> [WORK ITEM]:
Repeat the lines of the data that follow, please, starting at the first and stopping after the one with "export SDC_FILE = /design/constraint.sdc".

> [Collected data]:
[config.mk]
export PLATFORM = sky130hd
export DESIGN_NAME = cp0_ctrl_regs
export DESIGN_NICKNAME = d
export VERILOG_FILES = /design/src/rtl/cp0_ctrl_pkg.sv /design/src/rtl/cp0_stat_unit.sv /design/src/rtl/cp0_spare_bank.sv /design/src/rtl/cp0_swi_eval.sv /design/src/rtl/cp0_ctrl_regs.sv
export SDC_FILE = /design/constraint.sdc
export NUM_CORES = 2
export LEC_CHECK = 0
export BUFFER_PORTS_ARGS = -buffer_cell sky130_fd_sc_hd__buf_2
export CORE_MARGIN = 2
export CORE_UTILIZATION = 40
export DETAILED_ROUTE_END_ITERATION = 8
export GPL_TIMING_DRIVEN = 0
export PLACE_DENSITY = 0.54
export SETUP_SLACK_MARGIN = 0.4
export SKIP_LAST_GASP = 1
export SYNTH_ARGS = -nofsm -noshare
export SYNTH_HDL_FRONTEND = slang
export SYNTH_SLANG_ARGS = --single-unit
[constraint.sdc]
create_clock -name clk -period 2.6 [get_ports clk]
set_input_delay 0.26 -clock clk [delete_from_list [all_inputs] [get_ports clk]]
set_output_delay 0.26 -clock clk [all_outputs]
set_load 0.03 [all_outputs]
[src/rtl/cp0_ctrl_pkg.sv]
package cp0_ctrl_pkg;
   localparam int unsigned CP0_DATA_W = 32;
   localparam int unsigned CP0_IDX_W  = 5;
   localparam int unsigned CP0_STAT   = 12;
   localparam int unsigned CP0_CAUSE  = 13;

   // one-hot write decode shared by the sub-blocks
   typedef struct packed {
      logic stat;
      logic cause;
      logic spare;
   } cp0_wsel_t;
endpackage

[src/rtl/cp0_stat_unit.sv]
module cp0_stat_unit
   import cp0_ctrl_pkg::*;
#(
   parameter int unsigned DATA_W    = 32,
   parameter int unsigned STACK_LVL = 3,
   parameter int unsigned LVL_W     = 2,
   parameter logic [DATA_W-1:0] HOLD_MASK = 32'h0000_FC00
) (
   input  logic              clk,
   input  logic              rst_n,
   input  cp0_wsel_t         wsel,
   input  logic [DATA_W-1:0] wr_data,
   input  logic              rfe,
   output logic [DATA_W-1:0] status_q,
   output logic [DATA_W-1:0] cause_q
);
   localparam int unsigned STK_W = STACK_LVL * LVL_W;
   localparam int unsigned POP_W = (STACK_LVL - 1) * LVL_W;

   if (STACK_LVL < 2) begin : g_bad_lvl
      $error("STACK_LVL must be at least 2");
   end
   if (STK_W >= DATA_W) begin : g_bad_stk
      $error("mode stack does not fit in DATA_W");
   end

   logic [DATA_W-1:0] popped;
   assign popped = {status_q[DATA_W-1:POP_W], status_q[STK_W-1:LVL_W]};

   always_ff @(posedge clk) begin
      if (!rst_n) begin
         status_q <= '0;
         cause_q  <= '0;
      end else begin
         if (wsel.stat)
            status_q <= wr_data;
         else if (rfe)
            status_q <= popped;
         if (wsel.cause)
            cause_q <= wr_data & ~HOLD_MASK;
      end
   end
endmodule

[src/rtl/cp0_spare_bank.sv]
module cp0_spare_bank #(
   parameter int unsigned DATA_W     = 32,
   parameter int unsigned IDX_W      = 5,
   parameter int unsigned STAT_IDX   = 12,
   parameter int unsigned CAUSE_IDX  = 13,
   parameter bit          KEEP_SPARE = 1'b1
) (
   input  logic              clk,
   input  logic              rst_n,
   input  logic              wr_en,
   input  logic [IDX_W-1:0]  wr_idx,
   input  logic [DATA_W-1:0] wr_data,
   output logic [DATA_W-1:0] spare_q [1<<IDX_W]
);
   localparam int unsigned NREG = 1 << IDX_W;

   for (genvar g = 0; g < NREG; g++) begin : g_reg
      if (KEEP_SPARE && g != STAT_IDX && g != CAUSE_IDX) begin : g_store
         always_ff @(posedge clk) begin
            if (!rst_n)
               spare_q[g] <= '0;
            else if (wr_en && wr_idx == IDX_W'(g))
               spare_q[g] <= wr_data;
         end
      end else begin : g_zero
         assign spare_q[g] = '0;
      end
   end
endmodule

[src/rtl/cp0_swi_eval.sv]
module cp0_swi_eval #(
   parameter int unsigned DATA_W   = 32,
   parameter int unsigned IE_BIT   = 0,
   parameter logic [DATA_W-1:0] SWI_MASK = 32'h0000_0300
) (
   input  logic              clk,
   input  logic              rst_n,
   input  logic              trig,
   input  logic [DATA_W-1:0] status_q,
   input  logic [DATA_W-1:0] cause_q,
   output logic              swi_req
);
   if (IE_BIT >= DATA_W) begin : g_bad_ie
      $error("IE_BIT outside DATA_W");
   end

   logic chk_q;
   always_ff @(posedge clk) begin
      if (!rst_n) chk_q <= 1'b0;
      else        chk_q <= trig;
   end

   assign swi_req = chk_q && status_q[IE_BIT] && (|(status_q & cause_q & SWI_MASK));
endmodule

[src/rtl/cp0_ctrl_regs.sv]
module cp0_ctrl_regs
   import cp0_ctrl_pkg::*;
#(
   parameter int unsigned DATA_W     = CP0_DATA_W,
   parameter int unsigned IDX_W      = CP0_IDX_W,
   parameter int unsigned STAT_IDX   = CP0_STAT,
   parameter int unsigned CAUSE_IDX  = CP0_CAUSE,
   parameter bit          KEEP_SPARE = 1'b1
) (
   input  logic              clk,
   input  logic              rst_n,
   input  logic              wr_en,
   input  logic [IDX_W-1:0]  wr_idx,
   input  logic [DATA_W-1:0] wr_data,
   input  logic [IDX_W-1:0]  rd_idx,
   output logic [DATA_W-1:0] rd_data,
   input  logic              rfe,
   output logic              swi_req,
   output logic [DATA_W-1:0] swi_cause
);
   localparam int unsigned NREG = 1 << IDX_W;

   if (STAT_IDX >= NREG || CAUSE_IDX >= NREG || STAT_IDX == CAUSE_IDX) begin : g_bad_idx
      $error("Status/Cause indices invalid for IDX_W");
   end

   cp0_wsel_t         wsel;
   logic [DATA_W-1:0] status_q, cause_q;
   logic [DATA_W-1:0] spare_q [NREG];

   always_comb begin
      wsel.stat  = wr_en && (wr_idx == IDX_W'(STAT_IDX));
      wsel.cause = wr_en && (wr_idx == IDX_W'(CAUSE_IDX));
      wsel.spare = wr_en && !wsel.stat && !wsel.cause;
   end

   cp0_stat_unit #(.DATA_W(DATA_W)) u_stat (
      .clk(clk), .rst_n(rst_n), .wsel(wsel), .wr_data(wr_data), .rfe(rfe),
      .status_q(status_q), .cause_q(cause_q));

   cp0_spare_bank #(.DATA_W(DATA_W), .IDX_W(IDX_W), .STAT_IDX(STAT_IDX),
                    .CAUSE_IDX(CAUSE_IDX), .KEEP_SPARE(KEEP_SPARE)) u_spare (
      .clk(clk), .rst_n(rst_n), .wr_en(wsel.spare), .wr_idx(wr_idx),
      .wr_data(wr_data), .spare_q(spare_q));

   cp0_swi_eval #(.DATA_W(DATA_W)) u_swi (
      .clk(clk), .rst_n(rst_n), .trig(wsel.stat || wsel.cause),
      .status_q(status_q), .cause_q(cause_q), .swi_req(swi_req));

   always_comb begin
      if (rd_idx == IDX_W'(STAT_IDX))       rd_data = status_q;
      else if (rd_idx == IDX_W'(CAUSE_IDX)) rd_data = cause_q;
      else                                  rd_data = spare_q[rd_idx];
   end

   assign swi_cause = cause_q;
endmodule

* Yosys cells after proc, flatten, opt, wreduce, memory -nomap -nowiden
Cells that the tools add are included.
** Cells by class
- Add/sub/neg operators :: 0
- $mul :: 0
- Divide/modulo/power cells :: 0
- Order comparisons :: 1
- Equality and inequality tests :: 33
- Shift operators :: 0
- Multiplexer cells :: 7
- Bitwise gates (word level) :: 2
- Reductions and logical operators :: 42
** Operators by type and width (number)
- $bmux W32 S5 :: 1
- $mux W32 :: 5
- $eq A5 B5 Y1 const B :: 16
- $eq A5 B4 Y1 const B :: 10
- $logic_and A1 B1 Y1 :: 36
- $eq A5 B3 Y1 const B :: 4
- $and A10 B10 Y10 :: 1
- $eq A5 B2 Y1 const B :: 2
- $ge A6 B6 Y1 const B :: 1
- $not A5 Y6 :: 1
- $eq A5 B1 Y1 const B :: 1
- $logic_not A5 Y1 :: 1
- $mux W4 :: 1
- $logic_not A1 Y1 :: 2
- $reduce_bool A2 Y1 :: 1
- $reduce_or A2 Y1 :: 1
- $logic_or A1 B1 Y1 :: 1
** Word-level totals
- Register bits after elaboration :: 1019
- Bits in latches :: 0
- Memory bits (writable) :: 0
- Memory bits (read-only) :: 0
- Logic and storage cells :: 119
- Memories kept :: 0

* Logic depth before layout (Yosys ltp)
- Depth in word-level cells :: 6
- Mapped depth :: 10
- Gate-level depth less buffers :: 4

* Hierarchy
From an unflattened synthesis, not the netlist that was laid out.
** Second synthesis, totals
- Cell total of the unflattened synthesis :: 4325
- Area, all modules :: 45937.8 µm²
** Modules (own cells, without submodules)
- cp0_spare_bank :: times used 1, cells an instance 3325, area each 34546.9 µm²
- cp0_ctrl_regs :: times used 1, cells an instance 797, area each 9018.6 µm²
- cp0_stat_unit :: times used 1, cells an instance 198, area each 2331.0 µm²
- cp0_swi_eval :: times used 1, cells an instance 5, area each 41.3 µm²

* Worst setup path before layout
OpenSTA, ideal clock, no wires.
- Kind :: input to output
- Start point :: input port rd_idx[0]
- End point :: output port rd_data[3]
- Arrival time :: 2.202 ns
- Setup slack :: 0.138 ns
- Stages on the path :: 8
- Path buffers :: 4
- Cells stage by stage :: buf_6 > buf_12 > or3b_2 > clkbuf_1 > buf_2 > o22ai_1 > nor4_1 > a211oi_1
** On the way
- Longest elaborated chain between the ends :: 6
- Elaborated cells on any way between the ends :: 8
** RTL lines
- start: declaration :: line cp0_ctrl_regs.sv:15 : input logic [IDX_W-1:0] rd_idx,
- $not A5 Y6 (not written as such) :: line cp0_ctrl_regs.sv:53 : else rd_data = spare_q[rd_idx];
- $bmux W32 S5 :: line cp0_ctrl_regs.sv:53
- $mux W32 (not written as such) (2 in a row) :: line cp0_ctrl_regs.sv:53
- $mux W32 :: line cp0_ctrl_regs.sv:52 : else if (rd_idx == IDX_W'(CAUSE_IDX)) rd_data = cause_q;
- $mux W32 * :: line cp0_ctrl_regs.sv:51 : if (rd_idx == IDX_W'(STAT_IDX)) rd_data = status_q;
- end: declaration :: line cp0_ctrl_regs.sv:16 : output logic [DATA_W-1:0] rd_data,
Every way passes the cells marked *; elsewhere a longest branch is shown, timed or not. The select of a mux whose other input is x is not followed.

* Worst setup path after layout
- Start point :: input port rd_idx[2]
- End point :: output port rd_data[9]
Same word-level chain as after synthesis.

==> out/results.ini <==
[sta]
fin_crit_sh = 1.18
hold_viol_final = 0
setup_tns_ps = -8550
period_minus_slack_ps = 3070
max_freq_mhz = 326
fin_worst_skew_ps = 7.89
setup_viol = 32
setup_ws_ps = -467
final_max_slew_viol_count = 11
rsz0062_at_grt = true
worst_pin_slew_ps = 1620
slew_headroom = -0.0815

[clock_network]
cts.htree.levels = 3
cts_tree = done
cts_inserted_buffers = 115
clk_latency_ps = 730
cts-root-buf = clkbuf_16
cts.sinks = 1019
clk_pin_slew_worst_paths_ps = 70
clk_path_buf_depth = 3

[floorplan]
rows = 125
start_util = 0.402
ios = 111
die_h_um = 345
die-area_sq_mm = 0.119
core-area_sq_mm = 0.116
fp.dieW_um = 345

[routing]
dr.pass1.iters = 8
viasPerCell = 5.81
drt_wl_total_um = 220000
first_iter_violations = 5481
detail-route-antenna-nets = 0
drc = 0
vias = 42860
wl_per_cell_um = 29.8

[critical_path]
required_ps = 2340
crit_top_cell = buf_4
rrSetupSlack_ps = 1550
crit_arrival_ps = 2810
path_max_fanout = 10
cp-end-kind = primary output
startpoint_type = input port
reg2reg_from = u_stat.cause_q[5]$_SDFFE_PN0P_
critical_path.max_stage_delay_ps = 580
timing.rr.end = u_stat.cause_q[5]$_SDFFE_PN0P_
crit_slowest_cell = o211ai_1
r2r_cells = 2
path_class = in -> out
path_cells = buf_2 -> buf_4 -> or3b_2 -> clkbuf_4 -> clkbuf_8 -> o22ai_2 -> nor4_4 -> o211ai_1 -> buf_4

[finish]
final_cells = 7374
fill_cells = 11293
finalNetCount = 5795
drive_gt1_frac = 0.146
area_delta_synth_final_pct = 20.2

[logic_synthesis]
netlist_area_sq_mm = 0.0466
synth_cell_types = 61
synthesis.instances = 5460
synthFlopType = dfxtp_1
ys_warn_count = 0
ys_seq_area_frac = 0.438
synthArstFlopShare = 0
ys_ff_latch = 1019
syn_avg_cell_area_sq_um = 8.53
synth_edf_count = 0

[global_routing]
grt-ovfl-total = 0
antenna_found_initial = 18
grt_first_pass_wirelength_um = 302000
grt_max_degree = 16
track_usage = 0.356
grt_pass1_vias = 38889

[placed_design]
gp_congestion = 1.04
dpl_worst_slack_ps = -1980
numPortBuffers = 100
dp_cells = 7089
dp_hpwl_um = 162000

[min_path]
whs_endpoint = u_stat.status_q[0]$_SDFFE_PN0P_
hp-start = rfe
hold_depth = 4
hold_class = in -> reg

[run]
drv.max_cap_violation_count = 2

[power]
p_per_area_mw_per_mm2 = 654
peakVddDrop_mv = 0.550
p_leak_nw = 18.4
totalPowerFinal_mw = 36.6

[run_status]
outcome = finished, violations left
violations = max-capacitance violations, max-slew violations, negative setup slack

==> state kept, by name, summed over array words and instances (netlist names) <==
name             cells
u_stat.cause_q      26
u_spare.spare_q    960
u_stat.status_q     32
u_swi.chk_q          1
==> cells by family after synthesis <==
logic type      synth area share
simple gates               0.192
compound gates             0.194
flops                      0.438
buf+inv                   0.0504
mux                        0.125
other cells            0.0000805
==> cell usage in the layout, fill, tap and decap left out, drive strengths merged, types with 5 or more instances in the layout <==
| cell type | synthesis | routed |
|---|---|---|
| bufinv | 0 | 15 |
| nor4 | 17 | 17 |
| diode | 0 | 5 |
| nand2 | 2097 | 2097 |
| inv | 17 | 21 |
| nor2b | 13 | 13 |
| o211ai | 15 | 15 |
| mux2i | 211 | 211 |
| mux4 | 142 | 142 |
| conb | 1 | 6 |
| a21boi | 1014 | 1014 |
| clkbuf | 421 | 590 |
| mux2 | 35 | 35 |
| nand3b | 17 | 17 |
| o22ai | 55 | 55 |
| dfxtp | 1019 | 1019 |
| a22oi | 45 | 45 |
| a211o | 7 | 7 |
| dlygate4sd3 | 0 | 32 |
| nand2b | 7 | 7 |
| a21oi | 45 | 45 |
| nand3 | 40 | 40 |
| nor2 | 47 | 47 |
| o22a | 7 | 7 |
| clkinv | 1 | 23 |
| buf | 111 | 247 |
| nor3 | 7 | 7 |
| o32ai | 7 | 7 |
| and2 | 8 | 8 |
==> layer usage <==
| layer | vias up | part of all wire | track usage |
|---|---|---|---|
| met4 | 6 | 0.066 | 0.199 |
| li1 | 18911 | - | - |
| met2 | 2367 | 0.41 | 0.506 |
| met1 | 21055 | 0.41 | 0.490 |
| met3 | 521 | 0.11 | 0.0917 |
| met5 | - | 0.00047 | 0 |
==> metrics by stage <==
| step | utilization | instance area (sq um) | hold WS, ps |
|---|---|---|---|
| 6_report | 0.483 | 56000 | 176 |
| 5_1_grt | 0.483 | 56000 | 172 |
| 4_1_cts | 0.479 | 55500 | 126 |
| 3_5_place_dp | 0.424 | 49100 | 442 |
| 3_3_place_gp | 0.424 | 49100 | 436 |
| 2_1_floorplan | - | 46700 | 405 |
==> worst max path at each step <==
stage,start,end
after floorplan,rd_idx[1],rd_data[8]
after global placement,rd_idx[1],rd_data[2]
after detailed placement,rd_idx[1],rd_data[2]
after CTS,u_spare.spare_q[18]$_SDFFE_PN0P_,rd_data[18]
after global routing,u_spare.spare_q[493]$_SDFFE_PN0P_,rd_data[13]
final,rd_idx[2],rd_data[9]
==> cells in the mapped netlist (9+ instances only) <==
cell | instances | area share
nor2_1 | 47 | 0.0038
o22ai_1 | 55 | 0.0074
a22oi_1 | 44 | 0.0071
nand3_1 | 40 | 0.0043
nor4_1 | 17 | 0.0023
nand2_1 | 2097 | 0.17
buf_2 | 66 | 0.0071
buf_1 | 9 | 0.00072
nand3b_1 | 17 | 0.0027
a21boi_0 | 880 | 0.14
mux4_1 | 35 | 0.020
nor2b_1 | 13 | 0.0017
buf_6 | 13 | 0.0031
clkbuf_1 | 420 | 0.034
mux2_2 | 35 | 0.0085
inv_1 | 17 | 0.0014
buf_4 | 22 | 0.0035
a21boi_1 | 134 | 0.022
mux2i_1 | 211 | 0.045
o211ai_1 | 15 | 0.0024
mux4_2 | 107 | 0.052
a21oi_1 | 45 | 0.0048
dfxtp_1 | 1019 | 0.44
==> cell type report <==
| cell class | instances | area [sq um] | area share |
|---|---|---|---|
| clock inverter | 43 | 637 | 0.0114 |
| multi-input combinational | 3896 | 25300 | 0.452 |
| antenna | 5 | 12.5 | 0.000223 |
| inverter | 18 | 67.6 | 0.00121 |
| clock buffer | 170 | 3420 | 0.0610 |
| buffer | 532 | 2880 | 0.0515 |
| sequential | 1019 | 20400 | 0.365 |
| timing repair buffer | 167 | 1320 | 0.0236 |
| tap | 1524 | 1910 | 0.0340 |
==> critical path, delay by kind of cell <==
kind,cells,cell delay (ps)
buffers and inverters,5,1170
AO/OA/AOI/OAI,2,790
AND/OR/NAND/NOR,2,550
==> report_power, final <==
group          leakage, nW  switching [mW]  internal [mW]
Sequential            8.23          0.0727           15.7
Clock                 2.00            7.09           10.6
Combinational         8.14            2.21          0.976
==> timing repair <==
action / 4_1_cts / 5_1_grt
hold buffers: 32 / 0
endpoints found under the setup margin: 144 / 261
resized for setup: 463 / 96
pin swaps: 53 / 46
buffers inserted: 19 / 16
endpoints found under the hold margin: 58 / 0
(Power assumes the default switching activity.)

> [RESULT BELOW]:
[config.mk]
export PLATFORM = sky130hd
export DESIGN_NAME = cp0_ctrl_regs
export DESIGN_NICKNAME = d
export VERILOG_FILES = /design/src/rtl/cp0_ctrl_pkg.sv /design/src/rtl/cp0_stat_unit.sv /design/src/rtl/cp0_spare_bank.sv /design/src/rtl/cp0_swi_eval.sv /design/src/rtl/cp0_ctrl_regs.sv
export SDC_FILE = /design/constraint.sdc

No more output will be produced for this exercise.